En literatura, pero también en pintura, existe una estética de lo incompleto, de lo inacabado. Piénsese en Richter, o en Alice Munro, por ejemplo. Son autores que trabajan por elipsis, de suerte que construyen tan pronto como ocultan, erigen una pantalla, y luego la velan, con el resultado de rehabilitar aquello que está implícito en la obra, pero no puede ser dicho o mostrado. (Des)escribir, sin embargo, no equivale a la correción metódica, a las maniobras de bricolaje oculto, sino al hecho de decir con el silencio, de pintar con lo imperceptible. El problema de Cézanne; cómo terminar la mirada, no es sino el acicate esencial de toda creación: el descubrimiento de que crear equivale a subrayar la incompletud de toda obra, y de lo real por añadidura.

12 feb 2014

La escena del crimen



Encuentro harto sugestiva la idea de Benjamin de que toda fotografía es una escena del crimen. En la medida en que retratamos algo que pudo haber sucedido, pero que, sin embargo, permanece anclado en el dominio mudo del fotograma, somos el ojo furtivo tras la cerradura. Todo encuadre, pues, incluye tanto como excluye; devela y oculta, y de aquí resulta que la narratividad suspendida, la tensión entre dos tiempos, el intersticio entre dos verbos, sea la condición semántica de un fotograma.

11 feb 2014

Documento o ficción, ficción porque es documento.

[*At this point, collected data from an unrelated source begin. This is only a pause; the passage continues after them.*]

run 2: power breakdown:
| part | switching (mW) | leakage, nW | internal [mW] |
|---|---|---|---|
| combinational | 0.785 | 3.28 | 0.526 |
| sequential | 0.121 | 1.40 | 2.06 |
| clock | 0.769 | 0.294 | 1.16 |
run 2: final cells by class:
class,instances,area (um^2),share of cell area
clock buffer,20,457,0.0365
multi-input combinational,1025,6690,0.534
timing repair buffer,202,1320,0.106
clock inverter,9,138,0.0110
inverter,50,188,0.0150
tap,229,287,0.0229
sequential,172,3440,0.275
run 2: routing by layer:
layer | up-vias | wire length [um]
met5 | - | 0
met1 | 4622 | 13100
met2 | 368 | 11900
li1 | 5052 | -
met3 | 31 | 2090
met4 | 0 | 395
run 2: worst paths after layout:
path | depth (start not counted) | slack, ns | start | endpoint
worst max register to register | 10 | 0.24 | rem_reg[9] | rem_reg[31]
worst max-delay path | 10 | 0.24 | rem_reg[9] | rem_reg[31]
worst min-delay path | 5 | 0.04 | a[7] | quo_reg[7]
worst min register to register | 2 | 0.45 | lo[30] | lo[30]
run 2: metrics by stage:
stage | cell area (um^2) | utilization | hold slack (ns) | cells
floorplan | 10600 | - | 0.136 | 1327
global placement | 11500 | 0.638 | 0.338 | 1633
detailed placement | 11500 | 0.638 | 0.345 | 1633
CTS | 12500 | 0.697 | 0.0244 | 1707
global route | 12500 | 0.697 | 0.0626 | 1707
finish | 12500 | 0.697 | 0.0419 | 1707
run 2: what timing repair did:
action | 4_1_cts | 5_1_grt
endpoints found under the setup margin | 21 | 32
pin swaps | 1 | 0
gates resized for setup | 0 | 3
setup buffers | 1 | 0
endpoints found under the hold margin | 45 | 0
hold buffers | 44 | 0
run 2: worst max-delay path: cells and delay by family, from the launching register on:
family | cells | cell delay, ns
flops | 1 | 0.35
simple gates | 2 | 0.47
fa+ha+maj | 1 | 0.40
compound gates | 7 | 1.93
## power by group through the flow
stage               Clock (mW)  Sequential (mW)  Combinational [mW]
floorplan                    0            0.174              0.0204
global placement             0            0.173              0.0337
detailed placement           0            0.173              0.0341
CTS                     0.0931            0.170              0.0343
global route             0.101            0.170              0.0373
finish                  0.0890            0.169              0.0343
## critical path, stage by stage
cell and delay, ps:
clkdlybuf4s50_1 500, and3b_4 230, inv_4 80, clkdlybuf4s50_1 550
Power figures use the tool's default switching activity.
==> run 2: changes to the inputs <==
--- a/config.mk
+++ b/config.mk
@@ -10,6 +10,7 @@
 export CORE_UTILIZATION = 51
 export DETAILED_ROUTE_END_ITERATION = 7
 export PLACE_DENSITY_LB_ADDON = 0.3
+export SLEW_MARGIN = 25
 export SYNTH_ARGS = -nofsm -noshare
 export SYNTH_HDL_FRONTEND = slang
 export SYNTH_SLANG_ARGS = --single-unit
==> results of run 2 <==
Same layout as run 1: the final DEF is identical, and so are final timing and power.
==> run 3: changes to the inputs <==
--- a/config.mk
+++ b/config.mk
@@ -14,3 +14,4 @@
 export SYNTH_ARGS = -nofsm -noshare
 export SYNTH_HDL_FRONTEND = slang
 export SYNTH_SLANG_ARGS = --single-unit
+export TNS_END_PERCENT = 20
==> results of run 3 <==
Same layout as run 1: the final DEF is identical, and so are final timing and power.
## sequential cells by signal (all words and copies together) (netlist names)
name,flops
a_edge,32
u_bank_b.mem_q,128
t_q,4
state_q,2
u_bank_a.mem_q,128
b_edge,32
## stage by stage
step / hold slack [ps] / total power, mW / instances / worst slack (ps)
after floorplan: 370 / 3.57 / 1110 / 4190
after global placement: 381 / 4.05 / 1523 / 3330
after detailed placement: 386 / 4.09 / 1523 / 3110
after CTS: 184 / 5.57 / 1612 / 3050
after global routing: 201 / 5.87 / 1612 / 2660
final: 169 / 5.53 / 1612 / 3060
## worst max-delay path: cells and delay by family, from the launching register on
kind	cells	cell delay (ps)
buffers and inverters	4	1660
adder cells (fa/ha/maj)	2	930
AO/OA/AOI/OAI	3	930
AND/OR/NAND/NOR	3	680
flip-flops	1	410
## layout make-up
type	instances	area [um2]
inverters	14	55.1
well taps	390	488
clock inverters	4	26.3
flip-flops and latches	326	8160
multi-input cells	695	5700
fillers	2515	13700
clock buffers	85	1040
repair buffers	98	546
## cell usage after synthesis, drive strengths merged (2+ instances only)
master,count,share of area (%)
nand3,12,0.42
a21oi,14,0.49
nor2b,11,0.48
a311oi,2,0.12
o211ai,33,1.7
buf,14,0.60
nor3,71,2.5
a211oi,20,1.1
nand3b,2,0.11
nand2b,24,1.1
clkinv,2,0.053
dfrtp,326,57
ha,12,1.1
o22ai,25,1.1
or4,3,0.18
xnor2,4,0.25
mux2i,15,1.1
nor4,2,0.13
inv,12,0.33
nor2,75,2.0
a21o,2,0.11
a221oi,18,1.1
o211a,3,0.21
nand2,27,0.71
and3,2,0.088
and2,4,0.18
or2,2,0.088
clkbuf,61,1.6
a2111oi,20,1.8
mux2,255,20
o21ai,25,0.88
$ cat src/rtl/word_link_pkg.sv
// Shared definitions for the two-wire word-loading link: frame geometry and
// transmitter state encoding, used by the transmitter and the receiver bench model.
package word_link_pkg;

  localparam int ADDR_W     = 12;
  localparam int DATA_W     = 32;
  localparam int FRAME_BITS = ADDR_W + DATA_W;

  typedef enum logic [1:0] {
    IDLE,
    SETUP,
    STROBE,
    GAP
  } tx_state_t;

  function automatic int max_int(input int a, input int b);
    return (a > b) ? a : b;
  endfunction

endpackage

$ cat src/rtl/word_transmitter_phase_timer.sv
// Loadable down-counter with a terminal-count flag; times both the serial
// half-periods and the inter-frame gap of the word transmitter.
module phase_timer #(
  parameter int CNT_W = 3
) (
  input  logic             clock,
  input  logic             reset,
  input  logic             load,
  input  logic [CNT_W-1:0] load_value,
  output logic             tc
);

  logic [CNT_W-1:0] count;

  always_ff @(posedge clock) begin
    if (!reset) begin
      count <= '0;
    end else if (load) begin
      count <= load_value;
    end else if (count != '0) begin
      count <= count - 1'b1;
    end
  end

  assign tc = (count == '0);

endmodule

$ cat src/rtl/word_transmitter.sv
// Serializing bootloader transmitter: sends {addr, data} MSB-first with a strobe clock.
// Define WORD_TX_PARITY_EN to append an even-parity bit after bit 0.
module word_transmitter
  import word_link_pkg::*;
#(
  parameter int HALF_PERIOD = 4,
  parameter int GAP_CYCLES  = 16
) (
  input  logic              clock,
  input  logic              reset,
  input  logic              in_valid,
  output logic              in_ready,
  input  logic [ADDR_W-1:0] in_addr,
  input  logic [DATA_W-1:0] in_data,
  output logic              serial_clk,
  output logic              serial_data,
  output logic              busy,
  output logic              done
);

  localparam int CNT_W = $clog2(max_int(HALF_PERIOD, GAP_CYCLES) + 1);
`ifdef WORD_TX_PARITY_EN
  localparam int SHIFT_W = FRAME_BITS + 1;
`else
  localparam int SHIFT_W = FRAME_BITS;
`endif
  localparam int BIT_W = $clog2(SHIFT_W);

  localparam logic [CNT_W-1:0] HALF_LOAD = CNT_W'(HALF_PERIOD - 1);
  localparam logic [CNT_W-1:0] GAP_LOAD  = CNT_W'(GAP_CYCLES - 1);
  localparam logic [BIT_W-1:0] LAST_BIT  = BIT_W'(SHIFT_W - 1);

  tx_state_t          state;
  tx_state_t          next_state;
  logic [SHIFT_W-1:0] shreg;
  logic [SHIFT_W-1:0] frame_word;
  logic [BIT_W-1:0]   bit_cnt;
  logic               timer_load;
  logic [CNT_W-1:0]   timer_value;
  logic               phase_done;

`ifdef WORD_TX_PARITY_EN
  assign frame_word = {in_addr, in_data, ^{in_addr, in_data}};
`else
  assign frame_word = {in_addr, in_data};
`endif

  phase_timer #(
    .CNT_W(CNT_W)
  ) u_timer (
    .clock      (clock),
    .reset      (reset),
    .load       (timer_load),
    .load_value (timer_value),
    .tc         (phase_done)
  );

  always_ff @(posedge clock) begin
    if (!reset) begin
      state <= IDLE;
    end else begin
      state <= next_state;
    end
  end

  // Every phase change reloads the timer with the length of the phase being entered.
  always_comb begin
    next_state  = state;
    timer_load  = 1'b0;
    timer_value = HALF_LOAD;
    case (state)
      IDLE: begin
        if (in_valid) begin
          next_state = SETUP;
          timer_load = 1'b1;
        end
      end
      SETUP: begin
        if (phase_done) begin
          next_state = STROBE;
          timer_load = 1'b1;
        end
      end
      STROBE: begin
        if (phase_done) begin
          timer_load = 1'b1;
          if (bit_cnt == '0) begin
            next_state  = GAP;
            timer_value = GAP_LOAD;
          end else begin
            next_state = SETUP;
          end
        end
      end
      GAP: begin
        if (phase_done) begin
          next_state = IDLE;
        end
      end
      default: next_state = IDLE;
    endcase
  end

  always_ff @(posedge clock) begin
    if (!reset) begin
      shreg   <= '0;
      bit_cnt <= '0;
      done    <= 1'b0;
    end else begin
      done <= (state == GAP) && phase_done;
      if ((state == IDLE) && in_valid) begin
        shreg   <= frame_word;
        bit_cnt <= LAST_BIT;
      end else if ((state == STROBE) && phase_done && (bit_cnt != '0)) begin
        shreg   <= shreg << 1;
        bit_cnt <= bit_cnt - 1'b1;
      end
    end
  end

  // The shift register is not cleared between frames, so the data line is gated by state.
  assign in_ready    = (state == IDLE);
  assign busy        = (state != IDLE);
  assign serial_clk  = (state == STROBE);
  assign serial_data = ((state == SETUP) || (state == STROBE)) && shreg[SHIFT_W-1];

endmodule

$ cat config.mk
export PLATFORM = sky130hd
export DESIGN_NAME = word_transmitter
export DESIGN_NICKNAME = d
export VERILOG_FILES = /design/src/rtl/word_link_pkg.sv /design/src/rtl/word_transmitter_phase_timer.sv /design/src/rtl/word_transmitter.sv
export SDC_FILE = /design/constraint.sdc
export NUM_CORES = 1
export LEC_CHECK = 0
export CAP_MARGIN = 25
export CORE_UTILIZATION = 51
export CTS_CLUSTER_DIAMETER = 60
export DETAILED_ROUTE_END_ITERATION = 12
export GPL_ROUTABILITY_DRIVEN = 0
export PLACE_DENSITY = 0.84
export SYNTH_ARGS = -nofsm -noshare
export SYNTH_HDL_FRONTEND = slang
export SYNTH_SLANG_ARGS = --single-unit
$ cat constraint.sdc
create_clock -name clock -period 2.25 [get_ports clock]
set_input_delay 0.45 -clock clock [delete_from_list [all_inputs] [get_ports clock]]
set_output_delay 0.45 -clock clock [all_outputs]
set_load 0.1 [all_outputs]
==> impl_metrics.toml, run 1 <==
[die]
die_y_um = 73.9
die-area_um2 = 5460
core_region_area_um2 = 4850
die-width_um = 73.9
num_rows = 25
ios = 52
start_util_pct = 54.4

[routing]
route.detailed.drc = 0
avgRoutedWirePerCell_um = 13.0
dr.pass1.iters = 4
via_per_inst = 5.48
totalWireLength_um = 5860
ant_nets = 0
vias = 2467
drtIter0Drc = 151

[place]
hpwl_um = 3760
place_ws_ps = 198
portBuffers = 51

[grt]
track_usage_pct = 23.4
grt_pass1_vias = 2317
grt_pass1_wl_um = 9700
grt_antenna_before_repair = 0
grt_max_degree = 50
grt-ovfl-total = 0

[clocking]
clk_latency_ps = 340
numClockSinks = 58
ctsResizeCount = 0
cts_max_path_buffers = 2
holdBufCountCts = 0
postCtsSetupBuffers = 0
cts_tree = "yes"
htreeDepth = 3
cts_root_buf = "clkbuf_8"
path_clk_slew_ps = 70
cts-buffers-inserted = 9

[sta]
max_freq_ghz = 0.485
skew_ps = 8.68
grt_setup_unrepaired = "no"
min_period_over_period_pct = 91.6
final_max_slew_viol_count = 0
relSlewSlack_pct = 59.5
fin_ws_ps = 188
worst_pin_slew_ps = 606
fin_crit_ps = 2060
final-setup-viol-count = 0
setup_tns_ps = 0
finalHoldViolCount = 0

[critical_path]
cp_slowest_cell = "nor4b_4"
crit_path_end_kind = "flip-flop"
critical_path_class = "reg -> reg"
cp.arrival_ps = 2290
path_cells = "inv_1 > ha_1 > nor4b_4 > buf_4 > nand3_1 > or3_1 > a211oi_1"
cpPeakStageDelay_ps = 350
critPathMaxFanout = 6
critPathLaunchType = "flip-flop"
critPathRequiredTime_ps = 2480

[synthesis]
synth_top_area_share_pct = 44.0
syn-num-nets = 390
synth_area_leaders = "dfxtp_1, nand2_1, a31oi_1"
yosysMostFrequentCell = "nand2_1"
synth.distinct_cells = 35
ys.flop_type = "dfxtp_1"
syn-cell-area_um2 = 2640
synth_seq_cells = 58
ys_seq_area_share_pct = 44.0
synthCells = 335
yosys_warnings = 0
synth_commonest_cells = "nand2_1, dfxtp_1, o21ai_0, a31oi_1, clkbuf_1"
yosysTopAreaCell = "dfxtp_1"
synth_edf_count = 0
synthArstFlopShare_pct = 0
avgSynthCellArea_um2 = 7.87

[layout]
n_antenna_cell = 0
fill_cells = 357
area_delta_synth_final_pct = 32.2
nets = 433
drive_gt1_share_pct = 9.14

[pwr]
p_per_area_nw_per_um2 = 1210
p_leak_nw = 1.27
vdd_drop_max_mv = 0.688

[hold_path]
hold_class = "reg -> reg"

[run_status]
status = "finished, final reports clean"

[run]
maxCapViolations = 0
layout by cell type, fill, tap and decap left out, drive strengths merged, types with 6 or more instances in the layout:
cell and count:
dfxtp 58, ha 8, buf 12, a31oi 45, nor3 6, a21oi 7, clkbuf 12, clkdlybuf4s50 46
inv 7, o21ai 47, nand2 90
final timing paths:
check	startpoint	to	slack, ps	cells after the start
hold / removal	shreg[22]	shreg[23]	470	2
hold reg to reg	shreg[22]	shreg[23]	470	2
setup / recovery	u_timer.count[0]	bit_cnt[2]	190	7
setup reg to reg	u_timer.count[0]	bit_cnt[2]	190	7
stage by stage:
stage / hold WS (ps) / instance area [µm²] / power (mW) / util (%) / instances
after floorplan: 444 / 2660 / 2.63 / - / 335
after global placement: 454 / 3260 / 3.07 / 67.2 / 434
after detailed placement: 458 / 3260 / 3.11 / 67.2 / 434
after CTS: 467 / 3490 / 4.23 / 71.9 / 450
after global routing: 487 / 3490 / 4.47 / 71.9 / 450
final: 468 / 3490 / 4.23 / 71.9 / 450
per-layer routing:
layer / routed length (µm) / track usage, % / up-vias
met4: 103 / 12.0 / 0
li1: - / - / 1263
met2: 2890 / 40.5 / 68
met5: 0 / 0 / -
met3: 262 / 4.94 / 10
met1: 2610 / 27.1 / 1126
final cells by class:
type,instances,area (µm²),share of cell area [%]
clock buffer,12,155,4.45
clock inverter,4,73.8,2.12
inverter,9,37.5,1.08
multi-input combinational,242,1340,38.3
sequential,58,1160,33.3
tap,67,83.8,2.40
timing repair buffer,58,638,18.3
report_power, final:
| part | internal, mW | switching [mW] |
|---|---|---|
| registers | 1.31 | 0.180 |
| logic | 0.672 | 0.968 |
| clock network | 0.685 | 0.417 |
state kept, by name, summed over array words and instances (netlist names):
signal and flops:
bit_cnt 6, done 1, shreg 44, state 2, u_timer.count 5
worst max-delay path, delay by kind of cell, from the launching register on:
family	cells	cell delay, ps
AOI/OAI and AO/OA	1	250
adders and majority gates	1	220
buffers and inverters	2	290
DFF	1	340
and+or+nand+nor	3	850
logic make-up (layout without fill, tap and decap cells):
| family | count (synthesis) | after routing | share of synthesized area (%) |
|---|---|---|---|
| simple gates | 118 | 118 | 19.3 |
| xor+xnor | 4 | 4 | 1.33 |
| flops | 58 | 58 | 44.0 |
| fa+ha+maj | 8 | 8 | 3.80 |
| compound gates | 112 | 112 | 25.6 |
| buf+inv | 35 | 83 | 5.93 |
No activity file was read; power rests on OpenSTA's default activity.
==> run 2, diff against run 1 <==
Settings changed: PLACE_DENSITY 0.84 to not set, PLACE_DENSITY_LB_ADDON set to 0.12, SYNTH_HIERARCHICAL set to 1.
==> run 2 against run 1 <==
  * Global-route usage down 2.7 points
  * Clock power decreased by 11%
  * Sequential share of layout area down 0.18 points
  * Clock skew fell by 0.59 ps
  * Flip-flop and latch count unchanged
  * Register-to-register slack better by 60 ps
  * First-iteration DRC count down 32%
  * Critical path type is now reg -> out
  * Critical endpoint is now serial_data
==> impl_metrics.toml, run 2 <==
[sta]
final-setup-viol-count = 0
min_period_over_period_pct = 89.3
fin_crit_ps = 2010
final_max_slew_viol_count = 0
setup_tns_ps = 0
grt_setup_unrepaired = "no"
finalHoldViolCount = 0
skew_ps = 8.09
max_freq_ghz = 0.498
fin_ws_ps = 240

[clocking]
cts_root_buf = "clkbuf_8"
clk_latency_ps = 330
path_clk_slew_ps = 70
cts-buffers-inserted = 9
htreeDepth = 3
cts_max_path_buffers = 2
cts_tree = "yes"
holdBufCountCts = 0
ctsResizeCount = 0
numClockSinks = 58
postCtsSetupBuffers = 0

[layout]
top_regs = "shreg x44, bit_cnt x6, u_timer/count x5"
nets = 399
top_register = "shreg"
fill_cells = 417
stdcell_count = 421
n_antenna_cell = 0
fin_area_um2 = 3500
largest_reg_flops = 44
drive_gt1_share_pct = 12.0
area_delta_synth_final_pct = 30.5
layout_commonest_cell = "dfxtp_1"
layout_common_cells = "dfxtp_1, nand2_1, clkdlybuf4s50_1"

[hold_path]
hold_class = "reg -> reg"

[synthesis]
synth_commonest_cells = "dfxtp_1, nand2_1, mux2i_1, o21ai_1, inv_1"
yosys_warnings = 6
synthCells = 291
avgSynthCellArea_um2 = 9.23
synth_area_leaders = "dfxtp_1, mux2i_1, o21ai_1"
synth_top_area_share_pct = 43.2
ys.flop_type = "dfxtp_1"
syn-cell-area_um2 = 2690
synth.distinct_cells = 45
yosysTopAreaCell = "dfxtp_1"
synth_seq_cells = 58
yosysMostFrequentCell = "dfxtp_1"
ys_seq_area_share_pct = 43.2
synthArstFlopShare_pct = 0
synth_edf_count = 0

[pwr]
finalPower_mw = 3.95
p_per_area_nw_per_um2 = 1130
p_leak_nw = 1.24
vdd_drop_max_mv = 0.548

[routing]
drtIter0Drc = 103
route.detailed.drc = 0
ant_nets = 0
avgRoutedWirePerCell_um = 11.9
vias = 2179
dr.pass1.iters = 4
totalWireLength_um = 5030
via_per_inst = 5.18

[die]
ios = 52
start_util_pct = 52.9
die-area_um2 = 5560
core_region_area_um2 = 5070
die-width_um = 74.6
die_y_um = 74.6
num_rows = 26

[run_status]
status = "finished, final reports clean"

[critical_path]
cp_slowest_cell = "dfxtp_1"
critPathLaunchType = "flip-flop"
crit_path_end_kind = "output port"
critPathMaxFanout = 5
cp.arrival_ps = 1560
critPathRequiredTime_ps = 1800
cpPeakStageDelay_ps = 410
path_cells = "inv_1 > ha_2 > and2_1 > buf_12"
critical_path_class = "reg -> out"

[grt]
grt_pass1_wl_um = 8540
grt_antenna_before_repair = 0
grt_max_degree = 52
grt-ovfl-total = 0
grt_pass1_vias = 1944
track_usage_pct = 20.6

[run]
maxCapViolations = 0

[place]
placed_cells = 405
dpl_cell_area_um2 = 3300
hpwl_um = 3420
portBuffers = 51
place_ws_ps = 204
## run 2: changes by cell type after synthesis, moves of 3 or more
cell	change
nand2_1	-41
nand3_1	+4
mux2i_1	+43
buf_8	+5
a31oi_1	-44
o21ai_0	-44
buf_2	-5
o21ai_1	+42
nor3_1	-4
clkbuf_1	-8
inv_1	+3
## run 2: area by class of cell
cell class	count	area [µm²]	area share (%)
clock buffers	11	151	4.32
clock inverters	5	52.6	1.50
inverters	12	45.0	1.29
multi-input cells	205	1350	38.6
flip-flops and latches	58	1160	33.1
well taps	70	87.6	2.50
repair buffers	60	653	18.6
## run 2: kinds of logic (layout without fill, tap and decap cells)
group	after synthesis	count (layout)	share of synthesized area (%)
other	2	3	0.280
AOI/OAI and AO/OA	67	67	14.9
DFF	58	58	43.2
adders and majority gates	6	6	2.79
buffers and inverters	29	88	6.71
and+or+nand+nor	83	83	15.1
xor gates and xnor gates	3	3	0.978
muxes	43	43	16.0
## run 2: per-layer routing
metal  up-vias  track usage (%)  routed length (µm)  part of all wire [%]
met5         -                0                   0                     0
met2        43             33.6                2410                    48
met1       994             24.4                2330                    46
met3        10             4.20                 165                   3.3
li1       1132                -                   -                     -
met4         0             14.3                 116                   2.3
## run 2: critical path: cells and delay by family, from the launching register on
| family | cells | cell delay (ps) |
|---|---|---|
| fa+ha+maj | 1 | 340 |
| buf+inv | 2 | 300 |
| flops | 1 | 410 |
| simple gates | 1 | 170 |
## run 2: through the flow
stage,hold WS (ps),utilization [%]
after detailed placement,506,65.0
after global routing,533,69.1
after floorplan,475,-
after global placement,495,65.0
after CTS,515,69.1
final,513,69.1
## run 2: path summary, 6_finish.rpt
| check | slack, ps | depth (start not counted) | to | startpoint |
|---|---|---|---|---|
| max reg2reg | 250 | 8 | shreg[11] | u_timer/count[0] |
| min reg2reg | 510 | 2 | u_timer/count[1] | u_timer/count[1] |
| min | 510 | 2 | u_timer/count[1] | u_timer/count[1] |
| max | 240 | 4 | serial_data | state[0] |
## run 2: power breakdown
part	internal [mW]	total [mW]	switching (mW)
Clock	0.565	0.974	0.408
Combinational	0.676	1.54	0.864
Sequential	1.27	1.44	0.169
Total	2.51	3.95	1.44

Me han encomendado impartir un seminario acerca de Jeff Wall, y la idea de que la fotografía es siempre un déposito de narratividad. Hay quienes defienden, sin embargo, la opacidad más acendrada para la imagen. A tal objeto se parapetan en la archimentada aserción de Goethe: no teoricen las imágenes, ellas mismas son la doctrina. Como persona amiga de las narraciones, nunca he podido convenir en este postulado. Lo nuclear de una imagen es su inevitable remisión a lo otro; su naturaleza de índice y, sobre todo, su capacidad para poner en entredicho la mismidad de lo real. La imagen fotográfica, lejos de captural lo real en toda su fijeza, no hace sino demostrar su carácter de impostura in pectore. La captura de lo real, que de pronto deviene en un desdoblamiento, equivale a demostrar pues su reproductibilidad. La imagen es trasunto, copia, artificio y, por ende, maravilloso engaño. Ésta se autoabastece de significados abiertos y en gran medida multívocos; no es tanto una cosa bruta y obtusa, impermeable a toda instancia narrativa, cuanto un dispositivo expansivo, algo que irradia sentido más allá de sí mismo.

6 feb 2014

No entendemos la Brillo Box


El empecinamiento clasificatorio de autores como Danto o Dickie despierta mis peores recelos. Uno pierde sus asideros desde el momento en que el crítico descerraja sus aparatos analíticos para dar satisfacción a ciertas preguntas llenas de torpeza. El interrogante nuclear de de la estética analítica es: ¿cómo discernir una obra de arte de un objeto bruto? Ahora bien, la obsesión por el desciframiento, por la imagen duplicada que primero imita para de pronto suplantar, ha sido alimento de numerosos libros equivocados, y otras tantas obras de arte cuya aportación a la historia es cuando menos dudosa. Pienso en el cuadro-ventana de Magritte, pero también en las camas de Rauschenberg y Amin. Pienso que, donde hay lugar para falacias de imputación, como las llama Susan Sontag, también lo habrá para dislates. El arte repele las descripciones definidas, los criterios de demarcación. Y sin embargo, Danto, siguiendo aquí a Hegel, parecería propugnar que, si los hechos no se adaptan a la teoría, peor para ellos.